The CCC’s projections still imply deploying perhaps quadruple current global CCS capacity in the UK by 2050, clearly a stretching target. Nevertheless, Olivia Powis, head of the CCS Association’s UK office, told ENDS that we, “we can’t afford the luxury of picking and choosing the carbon solutions we can afford… it isn’t just about perpetuating fossil fuels, it’s the only game in town”.
Green Alliance deputy policy director Roz Bulleid was more circumspect, describing CCS as “the solution of last resort” after the likes of electrification and switching to hydrogen fuel.
“I think we probably will need some kind of dispatchable generation,” she said, the options for which – fossil fuels, biomass and hydrogen – all rely on the technology. “It’s also really important if we want to do greenhouse gas removals at scale,” she added.
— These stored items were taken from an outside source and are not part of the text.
==> src/rtl/nn_mult_pkg.sv <==
// Shared definitions for the neuron-layer multiplier server and its arbiter.
package nn_mult_pkg;

    typedef enum logic [2:0] {
        ST_IDLE    = 3'd0,
        ST_GRANTED = 3'd1,
        ST_BUSY    = 3'd2,
        ST_DONE    = 3'd3,
        ST_HOLD    = 3'd4
    } st_mult_server_e;

    // Owner index width; a single client still needs one bit to index with.
    function automatic int idx_w(input int n);
        return (n > 1) ? $clog2(n) : 1;
    endfunction

endpackage

==> src/rtl/mult_rr_arbiter.sv <==
// Round-robin pick: first requesting client at or after the pointer, wrapping.
module mult_rr_arbiter
    import nn_mult_pkg::*;
#(
    parameter int NumClients = 5,
    parameter int IdxW       = idx_w(NumClients)
) (
    input  logic [NumClients-1:0] req_i,
    input  logic [IdxW-1:0]       ptr_i,
    output logic [IdxW-1:0]       owner_o,
    output logic                  found_o
);

    logic [IdxW-1:0] cand;

    // Walk offsets from far to near so the closest requester is written last.
    always_comb begin
        owner_o = '0;
        found_o = 1'b0;
        cand    = '0;
        for (int off = NumClients - 1; off >= 0; off--) begin
            cand = IdxW'((int'(ptr_i) + off) % NumClients);
            if (req_i[cand]) begin
                owner_o = cand;
                found_o = 1'b1;
            end
        end
    end

endmodule

==> src/rtl/shared_mult_server.sv <==
// Shared sequential multiplier: round-robin req/grant mutex, shift-add engine,
// one-cycle done pulse to the owner, grant held until the owner drops req.
module shared_mult_server
    import nn_mult_pkg::*;
#(
    parameter int NumClients = 5,
    parameter int DataWidth  = 8,
    parameter int Signed     = 1
) (
    input  logic                            clk_i,
    input  logic                            reset_i,
    input  logic [NumClients-1:0]           mult_req_i,
    output logic [NumClients-1:0]           mult_grant_o,
    input  logic [NumClients-1:0]           mult_start_i,
    input  logic [NumClients*DataWidth-1:0] mult_a_i,
    input  logic [NumClients*DataWidth-1:0] mult_b_i,
    output logic                            mult_busy_o,
    output logic [NumClients-1:0]           mult_done_o,
    output logic [2*DataWidth-1:0]          mult_result_o
);

    localparam int IdxW = idx_w(NumClients);
    localparam int CntW = $clog2(DataWidth + 1);
    localparam int ResW = 2 * DataWidth;

    // -2^(DW-1) maps to an unsigned DW-bit magnitude of 2^(DW-1).
    function automatic logic [DataWidth-1:0] magnitude(input logic [DataWidth-1:0] v);
        if (Signed != 0 && v[DataWidth-1]) return ~v + 1'b1;
        return v;
    endfunction

    function automatic logic [ResW-1:0] apply_sign(input logic [ResW-1:0] v, input logic neg);
        return neg ? (~v + 1'b1) : v;
    endfunction

    st_mult_server_e       state_q, state_d;
    logic [IdxW-1:0]       owner_q, owner_d;
    logic [IdxW-1:0]       ptr_q, ptr_d;
    logic [NumClients-1:0] grant_q, grant_d;
    logic [NumClients-1:0] done_q, done_d;
    logic [ResW-1:0]       result_q, result_d;
    logic [ResW-1:0]       acc_q, acc_d;
    logic [ResW-1:0]       mcand_q, mcand_d;
    logic [DataWidth-1:0]  mplier_q, mplier_d;
    logic                  sign_q, sign_d;
    logic [CntW-1:0]       cnt_q, cnt_d;
    logic                  armed_q, armed_d;

    logic [IdxW-1:0]       arb_owner;
    logic                  arb_found;
    logic                  owner_req;
    logic                  owner_start;
    logic [DataWidth-1:0]  op_a;
    logic [DataWidth-1:0]  op_b;
    logic [ResW-1:0]       acc_step;
    logic [IdxW-1:0]       ptr_next;

    mult_rr_arbiter #(
        .NumClients(NumClients),
        .IdxW      (IdxW)
    ) u_arb (
        .req_i  (mult_req_i),
        .ptr_i  (ptr_q),
        .owner_o(arb_owner),
        .found_o(arb_found)
    );

    assign owner_req   = mult_req_i[owner_q];
    assign owner_start = mult_start_i[owner_q];
    assign op_a        = mult_a_i[owner_q*DataWidth +: DataWidth];
    assign op_b        = mult_b_i[owner_q*DataWidth +: DataWidth];
    assign acc_step    = acc_q + (mplier_q[0] ? mcand_q : '0);
    assign ptr_next    = (owner_q == IdxW'(NumClients - 1)) ? '0 : owner_q + 1'b1;

    always_comb begin
        state_d  = state_q;
        owner_d  = owner_q;
        ptr_d    = ptr_q;
        grant_d  = grant_q;
        done_d   = '0;
        result_d = result_q;
        acc_d    = acc_q;
        mcand_d  = mcand_q;
        mplier_d = mplier_q;
        sign_d   = sign_q;
        cnt_d    = cnt_q;
        armed_d  = armed_q;

        // A held start must be seen low before the owner may chain another.
        if (!owner_start) armed_d = 1'b1;

        case (state_q)
            ST_IDLE: begin
                if (arb_found) begin
                    owner_d          = arb_owner;
                    grant_d          = '0;
                    grant_d[arb_owner] = 1'b1;
                    state_d          = ST_GRANTED;
                end
            end
            ST_GRANTED, ST_HOLD: begin
                if (!owner_req) begin
                    grant_d = '0;
                    ptr_d   = ptr_next;
                    state_d = ST_IDLE;
                end else if (owner_start && (state_q == ST_GRANTED || armed_q)) begin
                    mcand_d  = {{DataWidth{1'b0}}, magnitude(op_a)};
                    mplier_d = magnitude(op_b);
                    sign_d   = (Signed != 0) ? (op_a[DataWidth-1] ^ op_b[DataWidth-1]) : 1'b0;
                    acc_d    = '0;
                    cnt_d    = '0;
                    armed_d  = 1'b0;
                    state_d  = ST_BUSY;
                end
            end
            ST_BUSY: begin
                if (!owner_req) begin
                    grant_d = '0;
                    ptr_d   = ptr_next;
                    state_d = ST_IDLE;
                end else begin
                    acc_d    = acc_step;
                    mcand_d  = mcand_q << 1;
                    mplier_d = mplier_q >> 1;
                    cnt_d    = cnt_q + 1'b1;
                    if (cnt_q == CntW'(DataWidth - 1)) begin
                        result_d        = apply_sign(acc_step, sign_q);
                        done_d[owner_q] = 1'b1;
                        state_d         = ST_DONE;
                    end
                end
            end
            ST_DONE: state_d = ST_HOLD;
            default: state_d = ST_IDLE;
        endcase
    end

    always_ff @(posedge clk_i or posedge reset_i) begin
        if (reset_i) begin
            state_q  <= ST_IDLE;
            owner_q  <= '0;
            ptr_q    <= '0;
            grant_q  <= '0;
            done_q   <= '0;
            result_q <= '0;
            acc_q    <= '0;
            mcand_q  <= '0;
            mplier_q <= '0;
            sign_q   <= 1'b0;
            cnt_q    <= '0;
            armed_q  <= 1'b0;
        end else begin
            state_q  <= state_d;
            owner_q  <= owner_d;
            ptr_q    <= ptr_d;
            grant_q  <= grant_d;
            done_q   <= done_d;
            result_q <= result_d;
            acc_q    <= acc_d;
            mcand_q  <= mcand_d;
            mplier_q <= mplier_d;
            sign_q   <= sign_d;
            cnt_q    <= cnt_d;
            armed_q  <= armed_d;
        end
    end

    assign mult_grant_o  = grant_q;
    assign mult_done_o   = done_q;
    assign mult_busy_o   = (state_q == ST_BUSY);
    assign mult_result_o = result_q;

endmodule

==> config.mk <==
export PLATFORM = sky130hd
export DESIGN_NAME = shared_mult_server
export DESIGN_NICKNAME = d
export VERILOG_FILES = /design/src/rtl/nn_mult_pkg.sv /design/src/rtl/mult_rr_arbiter.sv /design/src/rtl/shared_mult_server.sv
export SDC_FILE = /design/constraint.sdc
export NUM_CORES = 1
export LEC_CHECK = 0
export ABC_AREA = 0
export BUFFER_PORTS_ARGS = -buffer_cell sky130_fd_sc_hd__buf_4
export CORE_MARGIN = 4
export CORE_UTILIZATION = 45
export DETAILED_ROUTE_END_ITERATION = 7
export MAX_ROUTING_LAYER = met4
export PLACE_DENSITY_LB_ADDON = 0.2
export SETUP_SLACK_MARGIN = 0.05
export SYNTH_ARGS = -nofsm -noshare
export SYNTH_HDL_FRONTEND = slang
export SYNTH_SLANG_ARGS = --single-unit
==> constraint.sdc <==
create_clock -name clk_i -period 9 [get_ports clk_i]
set_clock_uncertainty 0.15 [all_clocks]
set_input_delay 1.35 -clock clk_i [delete_from_list [all_inputs] [get_ports clk_i]]
set_output_delay 1.35 -clock clk_i [all_outputs]
set_load 0.02 [all_outputs]
==> metrics.md, run 1 <==
| Metric | Value |
|---|---|
| Nets | `between 1,000 and 1,500` |
| CTS tree | `done` |
| Fin area | `about 8400 um2` |
| Critical path buffers and inverters | `3` |
| Post_cts resized | `0` |
| Switching Fraction | `roughly half` |
| IO Port Bufs | `about 120` |
| First-pass GRT wire length | `about 31,000 um` |
| Worst R2R End | `mult_grant_o[1]$_DFFE_PP0P_` |
| Setup Buffers After CTS | `0` |
| Initial DRC count | `between 400 and 500` |
| Tcrit/Tclk final | `a little under three fifths` |
| Average size of a mapped cell | `roughly 8.4 um2` |
| Clk slew on worst S/H paths | `~0.06 ns` |
| Power share of the clock group | `between 10% and 20%` |
| CP dominant cell by count | `ha_1` |
| Max Slew Vio Count | `0` |
| Fin cells | `about 1,100` |
| Tmin final | `between 4 and 5 ns` |
| Pwr dens | `between 300 and 400 nW/um2` |
| Fin Hold WS | `0.3264 ns` |
| Crit path max fanout | `20` |
| Syn Nets | `about 970` |
| Pleak | `3.846 nW` |
| DRC | `0` |
| Placer Congestion | `around 0.92` |
| Post-Route WL | `19,190 um` |
| Worst Path Arrival | `between 5 and 6 ns` |
| Fill count | `around 1,500` |
| Die Y | `approximately 130 um` |
| VDD IR-drop max | `about 230 uV` |
| Critical R2R Launch | `ptr_q[1]$_DFFE_PP0P_` |
| Status | `complete, no violations` |
| Num CTS Buffers | `9` |
| Seq cells post-synth | `81` |
| Total track usage | `roughly 22%` |
| Crit-path max cell delay | `around 0.80 ns` |
| Die Width | `roughly 130 um` |
| Synth Instances | `about 840` |
| CP Launch Type | `flop` |
| Mux contribution to synthesized area | `under 10%` |
| Max cap viols | `0` |
| Register area share after synthesis | `between 20 and 30%` |
| Setup crit end kind | `flop` |
| RSZ-0062 raised after global routing | `no` |
| Final number of hold-violating endpoints | `0` |
| Die ar. | `~18,000 um2` |
| Post-synthesis simple-gate area fraction | `between 20% and 30%` |
| Total number of vias | `between 6,000 and 7,000` |
| Clk root buf | `clkbuf_16` |
| Antenna fix cells | `0` |
| DR vias/cell | `just under 6` |
| Synthesized area | `roughly 7000 um2` |
| R2R cell count | `15` |
| Largest family of logic cells by synthesized area | `compound AO/OA/AOI/OAI gates` |
| Hold Path Class | `reg -> reg` |
| Post-synth ARST share | `100.0%` |
| Fmax | `201.6 MHz` |
| Multi-input gate area in the final layout | `around 4800 um2` |
| Cells after DPL | `about 1,100` |
| CORE AREA | `~15,000 um2` |
| Library cells used by synthesis | `86` |
| CP top delay family | `compound AO/OA/AOI/OAI gates` |
| Slowest CP cell | `ha_1` |
| CTS H-tree depth | `3` |
| Most frequent cells in the layout | `buf_4, nand2_1, dfrtp_1, o21ai_0, a21oi_1` |
| Hold Path Origin | `mult_result_o[11]$_DFFE_PP0P_` |
| Clk_lat worst skew | `around 0.34 ns` |
| GRT overflow | `0` |
| NetSw | `1.543 mW` |
| Vias in the first global route | `about 6,300` |
| Synth Flop Type | `dfrtp_1` |
| Internal | `around 1.6 mW` |
| Hold-fix buffers, CTS | `0` |
| Clock sinks | `81` |
| DP Area | `between 8000 and 9000 um2` |
| Largest net degree at the start of global routing | `82` |
| Critical path type | `reg -> reg` |
| DPL Wire Length | `14,450 um` |
| Max_slew headroom | `25.36%` |
| Hold depth | `2` |
| Most common cell after layout, fill and taps aside | `buf_4` |
| Fin Setup TNS | `0 ns` |
| Critical Path RT | `9.13 ns` |
| Synth Area in Adders | `between 7 and 8%` |
| Total power | `3.123 mW` |
| Share of cells above drive strength 1 | `a little under a fifth` |
| ANT nets after route | `0` |
| Number of synthesized flops with an enable pin | `0` |
| Sequential power share | `17.3%` |
| FF-to-FF setup slack | `4.04 ns` |
| Worst-Margin Slew | `approximately 1.1 ns` |
| Drt first pass iters | `6` |
| Starting Density | `46.13%` |
| Storage element area | `slightly above 2000 um2` |
| Crit-path cells | `inv_2 -> ha_1 -> inv_1 -> ha_1 -> inv_1 -> ha_1 -> and4b_1 -> a2111o_1 -> a211oi_1 -> a211oi_1 -> o32ai_2 -> nor2_1 -> a31oi_4 -> nor3b_2 -> a32o_1` |
| Yosys warnings | `0` |
| Comb power frac | `a little over two thirds` |
| Std-Cell Rows | `45` |
| Max clock buf depth | `2` |
| Post-synthesis xor/xnor area fraction | `5.703%` |
| Setup Viol. Count Final | `0` |
| Initial antenna violation count | `0` |
| Area grow syn2layout | `19.29%` |
| Io pins | `approximately 120` |
| Compound-Gate Fraction of Synth Area | `27.19%` |
| Drt wl/cell | `between 15 and 20 um` |
| Worst Hold End | `mult_result_o[11]$_DFFE_PP0P_` |
area by class of cell:
class / count / area share [%]
Clock buffer: 12 / 3.044
Clock inverter: 4 / 0.8909
Inverter: 27 / 1.247
Multi-Input combinational cell: 688 / 56.41
Sequential cell: 81 / 24.05
Tap cell: 211 / 3.133
Timing Repair Buffer: 126 / 11.22
per-stage QoR:
stage | setup slack (ns) | utilization [%]
4_1_cts | 4.122 | 55.02
6_report | 4.040 | 55.02
5_1_grt | 3.693 | 55.02
2_1_floorplan | 4.725 | -
3_5_place_dp | 4.162 | 52.86
3_3_place_gp | 4.212 | 52.86
cells in the mapped netlist (12+ instances only):
master | count | area, um2
ha_1 | 41 | 513.0
o21ai_0 | 71 | 355.3
inv_1 | 24 | 90.09
nand2b_1 | 14 | 87.58
and2_1 | 21 | 131.4
mux2i_1 | 23 | 230.2
nor2_1 | 55 | 206.5
xnor2_1 | 24 | 210.2
dfrtp_1 | 81 | 2027
nor3_1 | 12 | 60.06
a21oi_1 | 64 | 320.3
clkbuf_1 | 29 | 108.9
nand3_1 | 17 | 85.08
xor2_1 | 22 | 192.7
a211oi_1 | 13 | 97.59
a22o_1 | 22 | 192.7
nand2_1 | 96 | 360.4
sequential cells by signal (all words and copies together), names as in the netlist, 4 cells and up:
name and count:
acc_q 16, mcand_q 16, mult_result_o 16, mplier_q 8, mult_done_o 5, mult_grant_o 5, cnt_q 4
kinds of logic after synthesis:
family	count (synthesis)
AO/OA/AOI/OAI	280
XOR/XNOR	46
adder cells (fa/ha/maj)	42
buffers and inverters	70
flip-flops	81
multiplexers	36
AND/OR/NAND/NOR	284
worst min-delay path: cells and delay by family (launching register included):
family	cells	cell delay [ns]
AOI/OAI and AO/OA	1	0.06
DFF	1	0.34
and+or+nand+nor	1	0.04
routing by layer:
layer  GRT usage, %  wire, um  up-vias
li1               -         -     3310
met1          30.09      9262     3102
met2          33.27      8478      218
met3          3.852      1150       28
met4          6.114       299        0
met5              -         0        -
power by group through the flow:
stage                     Combinational (mW)  Sequential (mW)  Clock (mW)
after floorplan                         1.73            0.513           0
after global placement                  2.12            0.543           0
after detailed placement                2.15            0.542           0
after CTS                               2.16            0.538       0.413
after global routing                    2.43            0.553       0.429
final                                   2.18            0.539       0.406
worst max-delay path by stage:
| stage | start | endpoint | depth (start not counted) |
|---|---|---|---|
| 5_1_grt | ptr_q[1]$_DFFE_PP0P_ | owner_q[2]$_DFFE_PP0P_ | 15 |
| 6_report | ptr_q[1]$_DFFE_PP0P_ | mult_grant_o[1]$_DFFE_PP0P_ | 15 |
| 3_5_place_dp | ptr_q[1]$_DFFE_PP0P_ | mult_grant_o[1]$_DFFE_PP0P_ | 15 |
| 3_3_place_gp | ptr_q[1]$_DFFE_PP0P_ | mult_grant_o[1]$_DFFE_PP0P_ | 15 |
| 4_1_cts | ptr_q[1]$_DFFE_PP0P_ | mult_grant_o[1]$_DFFE_PP0P_ | 15 |
| 2_1_floorplan | ptr_q[0]$_DFFE_PP0P_ | mult_grant_o[1]$_DFFE_PP0P_ | 17 |
Power figures use the tool's default switching activity.
==> run 2: changes to the inputs <==
Settings changed: ABC_AREA 0 to 1.
Clock period 9 ns to 4.7 ns, I/O delays scaled along.
==> run 2 against run 1 <==
Against the previous run: sequential power grew 100%; hold slack improved by 0.0023 ns; via count decreased by 2.0%; combinational power is 95% higher; clock power grew 85%; synthesized area down 7.5%; setup slack got worse by 3.2 ns; highest routed layer unchanged.
==> metrics.md, run 2 <==
| Metric | Value |
|---|---|
| Sequential power share | `approximately 18%` |
| Critical path type | `reg -> reg` |
| VDD IR-drop max | `around 530 uV` |
| Clock sinks | `81` |
| Syn Nets | `~1,100` |
| Post-Route WL | `between 15,000 and 20,000 um` |
| Initial antenna violation count | `0` |
| Hold Path Class | `reg -> reg` |
| Die Y | `between 100 and 150 um` |
| Worst-Margin Slew | `around 1 ns` |
| Num CTS Buffers | `9` |
| DR vias/cell | `around 5.2` |
| First-pass GRT wire length | `29,420 um` |
| Share of cells above drive strength 1 | `around 17%` |
| Pre-CTS setup slack | `between 0.8 and 0.9 ns` |
| GRT overflow | `0` |
| Clk slew on worst S/H paths | `0.07 ns` |
| Clk_lat worst skew | `roughly 0.35 ns` |
| Total number of vias | `6,523` |
| Pwr dens | `between 700 and 800 nW/um2` |
| FF-to-FF setup slack | `between 0.8 and 0.9 ns` |
| Register area share after synthesis | `31.02%` |
| Hold Path Origin | `mplier_q[7]$_DFFE_PP0P_` |
| Final Util | `between 50% and 60%` |
| DRC | `0` |
| Synthesized area | `approximately 6500 um2` |
| Vias in the first global route | `6,100` |
| Initial DRC count | `about 370` |
| Switching Fraction | `approximately 54%` |
| Library cells used by synthesis | `51` |
| Synth area leader | `dfrtp_1` |
| Starting Density | `approximately 47%` |
| Max clock buf depth | `2` |
| Setup crit end kind | `flop` |
| Setup slack after layout | `just over 0.8 ns` |
| Antenna fix cells | `0` |
| R2R cell count | `26` |
| Area grow syn2layout | `20.85%` |
| Post_cts resized | `0` |
| Multi-input gate area in the final layout | `slightly below 4000 um2` |
| Power share of the clock group | `approximately an eighth` |
| Post-synth top cells | `nand2_1, inv_1, nand3_1, o21ai_0, dfrtp_1` |
| Setup Buffers After CTS | `0` |
| Max Slew Vio Count | `0` |
| NetSw | `~3.3 mW` |
| Total track usage | `a little under a quarter` |
| Top post-synthesis cells by area | `dfrtp_1, nand2_1, ha_1` |
| Final number of hold-violating endpoints | `0` |
| CTS tree | `done` |
| Most frequent cells in the layout | `nand2_1, buf_4, inv_1, nand3_1, o21ai_0` |
| Status | `complete, no violations` |
| Mux contribution to synthesized area | `0%` |
| Drt first pass iters | `5` |
| CORE AREA | `about 14,000 um2` |
| Met1 usage | `30.91%` |
| Largest net degree at the start of global routing | `between 40 and 50` |
| Most common cell after layout, fill and taps aside | `nand2_1` |
| Worst Path Arrival | `around 4.0 ns` |
| Internal | `~2.8 mW` |
| Synth top area share | `between 30% and 40%` |
| Hold depth | `2` |
| Die Width | `128.5 um` |
| CTS H-tree depth | `3` |
| Post-synthesis xor/xnor area fraction | `about 4.7%` |
| Critical Path RT | `a little under 5 ns` |
| Tmin final | `about 3.9 ns` |
| RSZ-0062 raised after global routing | `no` |
| Seq cells post-synth | `approximately 80` |
| Compound-Gate Fraction of Synth Area | `~17%` |
| Met2 usage | `between 30% and 40%` |
| Top Usage Layer GRT | `met2` |
| Number of synthesized flops with an enable pin | `0` |
| Max_slew headroom | `~34%` |
| Drt wl/cell | `14.27 um` |
| Std-Cell Rows | `43` |
| Tcrit/Tclk final | `~82%` |
| Worst R2R End | `mult_grant_o[0]$_DFFE_PP0P_` |
| DPL Wire Length | `about 14,000 um` |
| Nets | `1,200` |
| Setup Viol. Count Final | `0` |
| Top-count cell post-synth | `nand2_1` |
| Clk root buf | `clkbuf_16` |
| Io pins | `119` |
| Post-synthesis simple-gate area fraction | `between 30% and 40%` |
| Storage element area | `2027 um2` |
| IO Port Bufs | `approximately 120` |
| Comb power frac | `~70%` |
| Worst Hold End | `mplier_q[7]$_DFFE_PP0P_` |
| Synth Area in Adders | `between 8 and 9%` |
| Average size of a mapped cell | `a little under 7 um2` |
| Total power | `6.097 mW` |
| Hold-fix buffers, CTS | `0` |
| Placer Congestion | `0.9203` |
| CP Launch Type | `flop` |
| Yosys warnings | `0` |
| Synth Instances | `~960` |
| Fin Setup TNS | `0 ns` |
| Crit path max fanout | `11` |
| Critical R2R Launch | `ptr_q[1]$_DFFE_PP0P_` |
| Largest family of logic cells by synthesized area | `simple AND/OR/NAND/NOR gates` |
| Met3 Use GR | `2.698%` |
| Fill count | `around 1,400` |
| ANT nets after route | `0` |
| Synth Flop Type | `dfrtp_1` |
| Die ar. | `roughly 17,000 um2` |
| Max cap viols | `0` |
| Post-synth ARST share | `between 90% and 100%` |
| Fmax | `between 200 and 300 MHz` |
| Pleak | `around 4.2 nW` |
run 2: cell count changes in the layout (fill, tap and decap cells not counted), moves of 20 or more:
cell and change:
and2_1 -20, mux2i_1 -23, a21oi_1 -30, nand2_1 +172, nand3_1 +78, inv_1 +79
run 2: kinds of logic after synthesis:
| family | count (synthesis) |
|---|---|
| XOR/XNOR | 35 |
| buffers and inverters | 143 |
| AO/OA/AOI/OAI | 184 |
| adder cells (fa/ha/maj) | 42 |
| AND/OR/NAND/NOR | 470 |
| flip-flops | 81 |
run 2: power groups by stage:
stage | logic [mW] | clock network (mW) | registers (mW)
final | 4.26 | 0.750 | 1.09
after global routing | 4.90 | 0.789 | 1.12
after CTS | 4.25 | 0.762 | 1.09
after detailed placement | 4.23 | 0 | 1.10
after global placement | 4.19 | 0 | 1.10
after floorplan | 3.38 | 0 | 1.03
run 2: how the worst max path moves through the flow:
stage               slack (ns)            startpoint                     endpoint
finish                    0.83  ptr_q[1]$_DFFE_PP0P_  mult_grant_o[0]$_DFFE_PP0P_
global route              0.39  ptr_q[1]$_DFFE_PP0P_  mult_grant_o[0]$_DFFE_PP0P_
floorplan                 0.99  ptr_q[0]$_DFFE_PP0P_  mult_grant_o[0]$_DFFE_PP0P_
CTS                       0.84  ptr_q[1]$_DFFE_PP0P_  mult_grant_o[0]$_DFFE_PP0P_
detailed placement        0.87  ptr_q[1]$_DFFE_PP0P_  mult_grant_o[0]$_DFFE_PP0P_
global placement          0.96  ptr_q[1]$_DFFE_PP0P_       state_q[0]$_DFFE_PP0P_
Lessons were clearly learned from the earlier funding rounds when the government drew up the new £1bn CCS Infrastructure Fund, part of 2020’s Ten Point Plan for a Green Industrial Revolution, according to the Global CCS Institute. An advisory council has been set up and a much clearer long-term policy context established, aiming to deliver a pipeline of projects across key industrial regions. The government has also outlined how investors could make returns from building the required transport infrastructure and how the industry would be regulated.
Industry has since pounced on the measures, with dozens of firms now collaborating on CCS infrastructure. Other than the net zero imperative, Parkin explained that the key reasons were no longer anchoring projects on power stations, due to the ever-falling cost of renewables and changing the way that risk is distributed. Under the old plans, the government sought a “full chain solution” of capture, pipeline and storage in one package, which “looked really expensive”, he said.
Powis offered similar reasons: “It’s the legislation, it’s the cluster approach, and using a regulated asset base model for transport and storage,” though the industry losing ten years of progress was regrettable.
The goal now is to create CCS networks with multiple users, with the government stepping in to take some of the risk. The regulated asset base model for pipelines also “really reduces the cost of capital”, making investment much more attractive, Parkin added.
He said the main stumbling block now is not the technology or engineering, but integrating the new commercial models. While the ones for transport and storage, power and industrial emissions are “progressing well,” the one for blue hydrogen production is “a bit slower”, which is something of a concern. “Every six or twelve months we delay, pushes back plans,” Parkin warned.
Although there will be substantial subsidies involved, the government views the industry as a potential money spinner for exports, as the country is far from alone in seeing a boom in interest in CCS. The Global CCS Institute became aware of almost half of the 135 commercial developments it is monitoring last year. It says only 28 are fully operating, with 4 in construction.
“The momentum we have seen over the last year towards CCS is considerable, however more is required if we are to reach climate goals", said Turan.